= Intel MPX =

Set of extensions to the x86 instruction set architecture

Intel MPX (Memory Protection Extensions) are a discontinued set of extensions to the x86 instruction set architecture. With compiler, runtime library and operating system support, Intel MPX claimed to enhance security to software by checking pointer references whose normal compile-time intentions are maliciously exploited at runtime due to buffer overflows. In practice, there have been too many flaws discovered in the design for it to be useful, and support has been deprecated or removed from most compilers and operating systems. Intel has listed MPX as removed in 2019 and onward hardware in section 2.5 of its Intel® 64 and IA-32 Architectures Software Developer's Manual Volume 1.

==Extensions==
Intel MPX introduces new bounds registers, and new instruction set extensions that operate on these registers. Additionally, there is a new set of "bound tables" that store bounds beyond what can fit in the bounds registers.

MPX uses four new 128-bit bounds registers, BND0 to BND3, each storing a pair of 64-bit lower bound (LB) and upper bound (UB) values of a buffer. The upper bound is stored in ones' complement form, with BNDMK (create bounds) and BNDCU (check upper bound) performing the conversion. The architecture includes two configuration registers BNDCFGx (BNDCFGU in user space and BNDCFGS in kernel mode), and a status register BNDSTATUS, which provides a memory address and error code in case of an exception.

Two-level address translation is used for storing bounds in memory. The top layer consists of a Bounds Directory (BD) created on the application startup.
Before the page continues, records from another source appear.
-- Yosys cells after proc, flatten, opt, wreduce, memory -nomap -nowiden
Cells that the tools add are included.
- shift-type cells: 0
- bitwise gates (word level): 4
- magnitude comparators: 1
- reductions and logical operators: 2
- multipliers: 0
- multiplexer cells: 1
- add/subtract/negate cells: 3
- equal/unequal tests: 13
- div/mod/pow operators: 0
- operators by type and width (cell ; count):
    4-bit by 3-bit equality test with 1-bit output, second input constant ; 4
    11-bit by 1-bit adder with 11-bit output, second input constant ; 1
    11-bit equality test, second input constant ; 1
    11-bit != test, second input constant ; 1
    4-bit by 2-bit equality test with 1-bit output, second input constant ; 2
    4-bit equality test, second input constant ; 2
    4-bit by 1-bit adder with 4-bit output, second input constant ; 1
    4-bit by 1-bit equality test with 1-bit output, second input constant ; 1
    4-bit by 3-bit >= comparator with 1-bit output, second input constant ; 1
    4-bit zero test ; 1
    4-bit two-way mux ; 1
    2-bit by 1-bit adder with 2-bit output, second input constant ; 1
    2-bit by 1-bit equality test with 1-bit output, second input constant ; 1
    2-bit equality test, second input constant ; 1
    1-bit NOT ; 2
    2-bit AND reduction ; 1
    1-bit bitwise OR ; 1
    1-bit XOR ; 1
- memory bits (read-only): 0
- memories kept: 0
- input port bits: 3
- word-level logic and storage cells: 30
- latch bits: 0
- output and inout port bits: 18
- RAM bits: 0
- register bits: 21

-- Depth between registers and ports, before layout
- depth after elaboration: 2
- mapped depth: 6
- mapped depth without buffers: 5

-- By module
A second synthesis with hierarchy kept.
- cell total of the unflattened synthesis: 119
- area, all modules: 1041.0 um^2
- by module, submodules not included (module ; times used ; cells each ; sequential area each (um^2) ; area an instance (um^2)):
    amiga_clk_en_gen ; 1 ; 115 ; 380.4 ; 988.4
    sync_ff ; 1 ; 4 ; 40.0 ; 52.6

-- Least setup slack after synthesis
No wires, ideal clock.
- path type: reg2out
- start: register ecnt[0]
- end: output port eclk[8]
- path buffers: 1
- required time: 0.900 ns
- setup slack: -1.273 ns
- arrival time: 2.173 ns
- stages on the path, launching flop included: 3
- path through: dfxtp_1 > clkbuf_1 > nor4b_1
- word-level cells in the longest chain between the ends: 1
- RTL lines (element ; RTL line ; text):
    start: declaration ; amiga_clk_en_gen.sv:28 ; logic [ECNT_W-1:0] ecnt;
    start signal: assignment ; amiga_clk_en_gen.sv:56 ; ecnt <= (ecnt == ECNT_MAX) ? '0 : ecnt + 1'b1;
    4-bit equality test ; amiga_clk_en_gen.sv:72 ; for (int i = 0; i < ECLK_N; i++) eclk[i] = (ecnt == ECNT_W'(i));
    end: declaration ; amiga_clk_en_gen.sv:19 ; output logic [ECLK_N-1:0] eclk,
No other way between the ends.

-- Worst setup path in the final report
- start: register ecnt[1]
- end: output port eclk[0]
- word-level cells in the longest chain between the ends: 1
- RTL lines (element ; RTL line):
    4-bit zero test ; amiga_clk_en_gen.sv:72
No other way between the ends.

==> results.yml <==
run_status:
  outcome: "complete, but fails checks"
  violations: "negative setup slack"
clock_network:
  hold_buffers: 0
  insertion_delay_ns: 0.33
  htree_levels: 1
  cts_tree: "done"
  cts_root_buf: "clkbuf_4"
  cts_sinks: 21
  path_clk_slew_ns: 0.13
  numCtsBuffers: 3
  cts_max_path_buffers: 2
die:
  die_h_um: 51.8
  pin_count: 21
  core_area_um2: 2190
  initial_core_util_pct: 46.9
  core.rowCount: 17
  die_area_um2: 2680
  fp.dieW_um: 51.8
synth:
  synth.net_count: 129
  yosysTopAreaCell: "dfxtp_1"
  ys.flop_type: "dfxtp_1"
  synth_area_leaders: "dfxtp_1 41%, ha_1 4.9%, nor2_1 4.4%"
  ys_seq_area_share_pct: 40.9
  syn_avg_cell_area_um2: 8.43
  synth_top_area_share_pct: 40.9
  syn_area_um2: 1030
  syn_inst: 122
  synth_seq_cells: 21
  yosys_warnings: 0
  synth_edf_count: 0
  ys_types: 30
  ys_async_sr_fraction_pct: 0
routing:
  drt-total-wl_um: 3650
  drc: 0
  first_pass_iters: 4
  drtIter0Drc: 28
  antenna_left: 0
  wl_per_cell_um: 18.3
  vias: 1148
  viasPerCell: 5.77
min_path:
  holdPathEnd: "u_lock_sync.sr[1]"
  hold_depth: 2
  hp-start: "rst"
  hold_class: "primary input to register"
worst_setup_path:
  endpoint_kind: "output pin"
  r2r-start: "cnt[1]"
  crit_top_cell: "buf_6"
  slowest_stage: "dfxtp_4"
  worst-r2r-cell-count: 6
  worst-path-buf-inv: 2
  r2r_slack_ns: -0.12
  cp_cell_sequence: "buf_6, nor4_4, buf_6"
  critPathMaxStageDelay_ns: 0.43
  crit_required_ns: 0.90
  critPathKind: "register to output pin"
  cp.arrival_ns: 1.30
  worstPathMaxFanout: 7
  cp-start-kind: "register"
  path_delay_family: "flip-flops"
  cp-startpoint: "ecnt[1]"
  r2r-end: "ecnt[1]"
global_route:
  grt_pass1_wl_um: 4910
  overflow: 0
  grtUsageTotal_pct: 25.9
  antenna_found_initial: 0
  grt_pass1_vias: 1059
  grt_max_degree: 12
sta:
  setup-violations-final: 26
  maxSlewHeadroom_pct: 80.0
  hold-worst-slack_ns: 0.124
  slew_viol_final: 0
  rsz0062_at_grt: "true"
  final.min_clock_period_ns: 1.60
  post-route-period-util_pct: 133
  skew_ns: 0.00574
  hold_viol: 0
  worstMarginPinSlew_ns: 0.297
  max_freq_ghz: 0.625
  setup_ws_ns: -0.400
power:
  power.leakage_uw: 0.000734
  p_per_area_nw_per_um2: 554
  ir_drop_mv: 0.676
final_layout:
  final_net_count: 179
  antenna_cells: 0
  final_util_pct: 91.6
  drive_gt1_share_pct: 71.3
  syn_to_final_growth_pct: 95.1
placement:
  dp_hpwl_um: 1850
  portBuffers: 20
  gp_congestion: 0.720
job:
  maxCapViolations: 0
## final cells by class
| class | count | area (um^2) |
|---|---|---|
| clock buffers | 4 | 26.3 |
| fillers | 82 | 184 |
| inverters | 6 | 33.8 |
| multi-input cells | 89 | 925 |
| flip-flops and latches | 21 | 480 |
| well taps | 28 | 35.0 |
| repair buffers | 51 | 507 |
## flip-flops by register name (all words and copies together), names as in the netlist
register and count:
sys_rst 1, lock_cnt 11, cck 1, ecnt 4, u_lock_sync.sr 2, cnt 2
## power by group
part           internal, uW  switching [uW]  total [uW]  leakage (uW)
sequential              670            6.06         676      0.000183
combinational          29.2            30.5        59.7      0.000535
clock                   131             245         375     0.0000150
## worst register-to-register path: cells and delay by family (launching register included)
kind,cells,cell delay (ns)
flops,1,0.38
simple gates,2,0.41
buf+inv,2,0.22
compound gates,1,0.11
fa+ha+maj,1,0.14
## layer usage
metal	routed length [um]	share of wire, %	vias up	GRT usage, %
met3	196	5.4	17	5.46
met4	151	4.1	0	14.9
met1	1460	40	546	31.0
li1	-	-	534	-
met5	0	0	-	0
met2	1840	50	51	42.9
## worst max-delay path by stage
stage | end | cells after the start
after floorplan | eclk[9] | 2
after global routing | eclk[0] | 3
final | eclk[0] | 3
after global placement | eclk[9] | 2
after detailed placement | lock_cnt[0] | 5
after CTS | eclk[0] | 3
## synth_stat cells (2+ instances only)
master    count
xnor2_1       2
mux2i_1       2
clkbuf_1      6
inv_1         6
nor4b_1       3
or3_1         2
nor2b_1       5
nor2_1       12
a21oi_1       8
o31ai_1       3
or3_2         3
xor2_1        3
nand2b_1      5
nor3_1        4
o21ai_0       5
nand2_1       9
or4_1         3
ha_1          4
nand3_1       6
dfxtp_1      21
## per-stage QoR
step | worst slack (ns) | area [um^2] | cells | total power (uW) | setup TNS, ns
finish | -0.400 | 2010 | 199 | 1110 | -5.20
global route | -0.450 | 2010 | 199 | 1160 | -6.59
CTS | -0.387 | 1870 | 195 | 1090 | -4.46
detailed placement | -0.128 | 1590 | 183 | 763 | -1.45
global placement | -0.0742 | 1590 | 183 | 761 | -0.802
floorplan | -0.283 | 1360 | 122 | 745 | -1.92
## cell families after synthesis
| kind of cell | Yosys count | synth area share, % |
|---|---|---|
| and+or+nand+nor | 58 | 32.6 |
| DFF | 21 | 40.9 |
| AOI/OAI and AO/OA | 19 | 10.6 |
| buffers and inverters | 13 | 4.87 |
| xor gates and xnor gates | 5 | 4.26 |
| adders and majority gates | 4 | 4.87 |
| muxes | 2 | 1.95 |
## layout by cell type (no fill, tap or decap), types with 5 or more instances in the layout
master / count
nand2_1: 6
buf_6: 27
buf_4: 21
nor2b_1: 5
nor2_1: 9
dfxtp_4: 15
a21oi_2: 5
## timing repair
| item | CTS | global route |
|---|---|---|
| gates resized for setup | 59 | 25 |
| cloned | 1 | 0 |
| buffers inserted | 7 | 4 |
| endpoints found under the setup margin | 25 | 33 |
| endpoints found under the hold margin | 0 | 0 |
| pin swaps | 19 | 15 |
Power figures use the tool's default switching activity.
Each BD entry is either empty or contains a pointer to a dynamically created Bounds Table (BT), which in turn contains a set of pointer bounds along with the linear addresses of the pointers. The bounds load (BNDLDX) and store (BNDSTX) instructions transparently perform the address translation and access bounds in the proper BT entry.
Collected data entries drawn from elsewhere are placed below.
**config.mk**
```make
export PLATFORM = sky130hd
export DESIGN_NAME = alu_reservation_station_flat
export DESIGN_NICKNAME = d
export VERILOG_FILES = /design/src/rtl/rs_pkg.sv /design/src/rtl/alu_reservation_station_if.sv /design/src/rtl/rs_select.sv /design/src/rtl/alu_reservation_station.sv /design/src/flat_wrapper.sv
export SDC_FILE = /design/constraint.sdc
export NUM_CORES = 1
export LEC_CHECK = 0
export BUFFER_PORTS_ARGS = -buffer_cell sky130_fd_sc_hd__buf_2
export CAP_MARGIN = 20
export CORE_ASPECT_RATIO = 0.9
export CORE_MARGIN = 8
export CORE_UTILIZATION = 59
export DETAILED_ROUTE_END_ITERATION = 12
export PLACE_DENSITY = 0.8
export SLEW_MARGIN = 20
export SYNTH_ARGS = -nofsm -noshare
export SYNTH_HDL_FRONTEND = slang
export SYNTH_SLANG_ARGS = --single-unit
export TNS_END_PERCENT = 20
```
**constraint.sdc**
```tcl
create_clock -name clk -period 2.7 [get_ports clk]
set_clock_uncertainty 0.15 [all_clocks]
set_input_delay 0.135 -clock clk [delete_from_list [all_inputs] [get_ports clk]]
set_output_delay 0.135 -clock clk [all_outputs]
set_load 0.01 [all_outputs]
```
===== src/rtl/rv32i_apb_master.sv =====
// RV32I data-port to APB3 bridge: one SETUP/ACCESS transfer per core request in the 0x1xxx_xxxx window.
// Optional build macro APB_TIMEOUT_EN bounds the ACCESS phase to TIMEOUT cycles.
module rv32i_apb_master #(
  parameter int NUM_SLAVES = 4,
  parameter int TIMEOUT    = 16
) (
  input  logic                  clk,
  input  logic                  rst,
  input  logic                  MemRead,
  input  logic                  MemWrite,
  input  logic [31:0]           addr,
  input  logic [31:0]           w_data,
  input  logic [3:0]            byte_enable,
  output logic                  ready,
  output logic [31:0]           r_data,
  output logic                  bus_err,
  output logic [31:0]           PADDR,
  output logic [NUM_SLAVES-1:0] PSEL,
  output logic                  PENABLE,
  output logic                  PWRITE,
  output logic [31:0]           PWDATA,
  output logic [3:0]            PSTRB,
  input  logic [31:0]           PRDATA,
  input  logic                  PREADY,
  input  logic                  PSLVERR
);

  if (NUM_SLAVES < 1 || NUM_SLAVES > 4) begin : g_bad_num_slaves
    $error("rv32i_apb_master: NUM_SLAVES must be in 1..4");
  end
  if (TIMEOUT < 1 || TIMEOUT > 31) begin : g_bad_timeout
    $error("rv32i_apb_master: TIMEOUT must be in 1..31");
  end

  typedef enum logic [1:0] {IDLE, SETUP, ACCESS} state_e;

  localparam logic [2:0] NsLim = 3'(NUM_SLAVES);

  state_e      state_q, state_d;
  logic [31:0] paddr_q, paddr_d;
  logic [31:0] pwdata_q, pwdata_d;
  logic [3:0]  pstrb_q, pstrb_d;
  logic        pwrite_q, pwrite_d;
  logic [1:0]  idx_q, idx_d;
  logic [31:0] rdata_q, rdata_d;
  logic        err_q, err_d;
  logic        timeoutHit;

  logic req, inWin, idxOk;
  assign req   = MemRead | MemWrite;
  assign inWin = (addr[31:28] == 4'h1);
  assign idxOk = ({1'b0, addr[13:12]} < NsLim);

`ifdef APB_TIMEOUT_EN
  localparam logic [4:0] TmoLast = 5'(TIMEOUT - 1);
  logic [4:0] tmo_q, tmo_d;

  // Counts stalled ACCESS cycles; a same-cycle PREADY always takes priority over expiry.
  always_comb begin
    tmo_d = tmo_q;
    if (state_q == SETUP) tmo_d = 5'd0;
    else if (state_q == ACCESS && !PREADY) tmo_d = tmo_q + 5'd1;
  end

  assign timeoutHit = (state_q == ACCESS) && !PREADY && (tmo_q == TmoLast);

  always_ff @(posedge clk or negedge rst) begin
    if (!rst) tmo_q <= 5'd0;
    else      tmo_q <= tmo_d;
  end
`else
  assign timeoutHit = 1'b0;
`endif

  always_ff @(posedge clk or negedge rst) begin
    if (!rst) begin
      state_q  <= IDLE;
      paddr_q  <= '0;
      pwdata_q <= '0;
      pstrb_q  <= '0;
      pwrite_q <= 1'b0;
      idx_q    <= '0;
      rdata_q  <= '0;
      err_q    <= 1'b0;
    end else begin
      state_q  <= state_d;
      paddr_q  <= paddr_d;
      pwdata_q <= pwdata_d;
      pstrb_q  <= pstrb_d;
      pwrite_q <= pwrite_d;
      idx_q    <= idx_d;
      rdata_q  <= rdata_d;
      err_q    <= err_d;
    end
  end

  // An in-window request to a missing slave never reaches the bus; it only raises bus_err.
  always_comb begin
    state_d  = state_q;
    paddr_d  = paddr_q;
    pwdata_d = pwdata_q;
    pstrb_d  = pstrb_q;
    pwrite_d = pwrite_q;
    idx_d    = idx_q;
    rdata_d  = rdata_q;
    err_d    = 1'b0;
    case (state_q)
      IDLE: begin
        if (req && inWin) begin
          if (idxOk) begin
            state_d  = SETUP;
            paddr_d  = addr;
            pwdata_d = w_data;
            pwrite_d = MemWrite;
            pstrb_d  = MemWrite ? byte_enable : 4'b0000;
            idx_d    = addr[13:12];
          end else begin
            err_d = 1'b1;
          end
        end
      end
      SETUP: state_d = ACCESS;
      ACCESS: begin
        if (PREADY) begin
          state_d = IDLE;
          err_d   = PSLVERR;
          if (!pwrite_q) rdata_d = PRDATA;
        end else if (timeoutHit) begin
          state_d = IDLE;
          err_d   = 1'b1;
        end
      end
      default: state_d = IDLE;
    endcase
  end

  always_comb begin
    ready   = (state_q == IDLE);
    PENABLE = (state_q == ACCESS);
    PSEL    = '0;
    if (state_q != IDLE) begin
      for (int i = 0; i < NUM_SLAVES; i++) begin
        if (idx_q == 2'(i)) PSEL[i] = 1'b1;
      end
    end
  end

  assign PADDR   = paddr_q;
  assign PWDATA  = pwdata_q;
  assign PSTRB   = pstrb_q;
  assign PWRITE  = pwrite_q;
  assign r_data  = rdata_q;
  assign bus_err = err_q;

endmodule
Intel MPX was introduced as part of the Skylake microarchitecture.

Intel Goldmont microarchitecture also supports Intel MPX.

==Software support==
- glibc removed support in version 2.35.
- GNU Compiler Collection (GCC) 5.0 added support for MPX. In 2018, support for these extensions waned due to maintenance burdens and Intel developers intermittently contributing patches, resulting in a proposal to drop support in GCC 9.0. Support was removed in GCC 9.1.
- Intel C++ Compiler (icc) 15.0 added support for Intel MPX.
- Kernel-level software support for Intel MPX was merged into the Linux kernel mainline in kernel version 3.19, which was released on February 8, 2015. In 2018, Thomas Gleixner proposed removing MPX support from Linux kernel 4.18. The pull request with its removal was posted in December 2018, during 4.20 development cycle, but wasn't accepted. The second attempt was made in July 2019. MPX support was removed in 5.6.
- QEMU supported MPX since version 2.6 and dropped its support in 4.0 release.
- Microsoft Visual Studio 2015 Update 1 added experimental support for MPX.

==Analysis==
A study examined a detailed cross-layer dissection of the MPX system stack and comparison with three prominent software-based memory protection mechanisms (AddressSanitizer, SAFECode, and SoftBound) and presents the following conclusions.

- Even though Intel MPX is a specially designed hardware-assisted approach with its own added set of hardware registers, it is not faster than any of the software-based approaches. New Intel MPX instructions can cause up to 4× slowdown in the worst case, although compiler optimizations amortize it and lead to runtime overheads of ~50% on average.
- In contrast to the other software-based solutions, Intel MPX provides no protection against temporal memory safety errors.
- Reading and writing from the doubly-indirected bounds tables is not thread-safe.
- MPX does not support several common C/C++ programming idioms, such as flexible array members, referencing one field as an offset from another, etc.
- MPX conflicts with some other ISA extensions, resulting in performance and security issues. More specifically, these issues arise when Intel MPX is used in combination with other hardware-based protection mechanisms, such as Intel TSX and Intel SGX.
- MPX instructions incur a significant performance penalty (15+%) even on Intel CPUs without MPX support.

In addition, a review concluded MPX was not production ready, and AddressSanitizer was a better option. A review by Kostya Serebryany at Google, AddressSanitizer's developer, had similar findings.

===Meltdown===
Another study exploring the scope of Spectre and Meltdown security vulnerabilities discovered that Meltdown can be used to bypass Intel MPX, using the Bound Range Exceeded (#BR) hardware exception. According to their publication, the researchers were able to leak information through a Flush+Reload covert channel from an out-of-bound access on an array safeguarded by the MPX system. Their Proof Of Concept has not been publicly disclosed.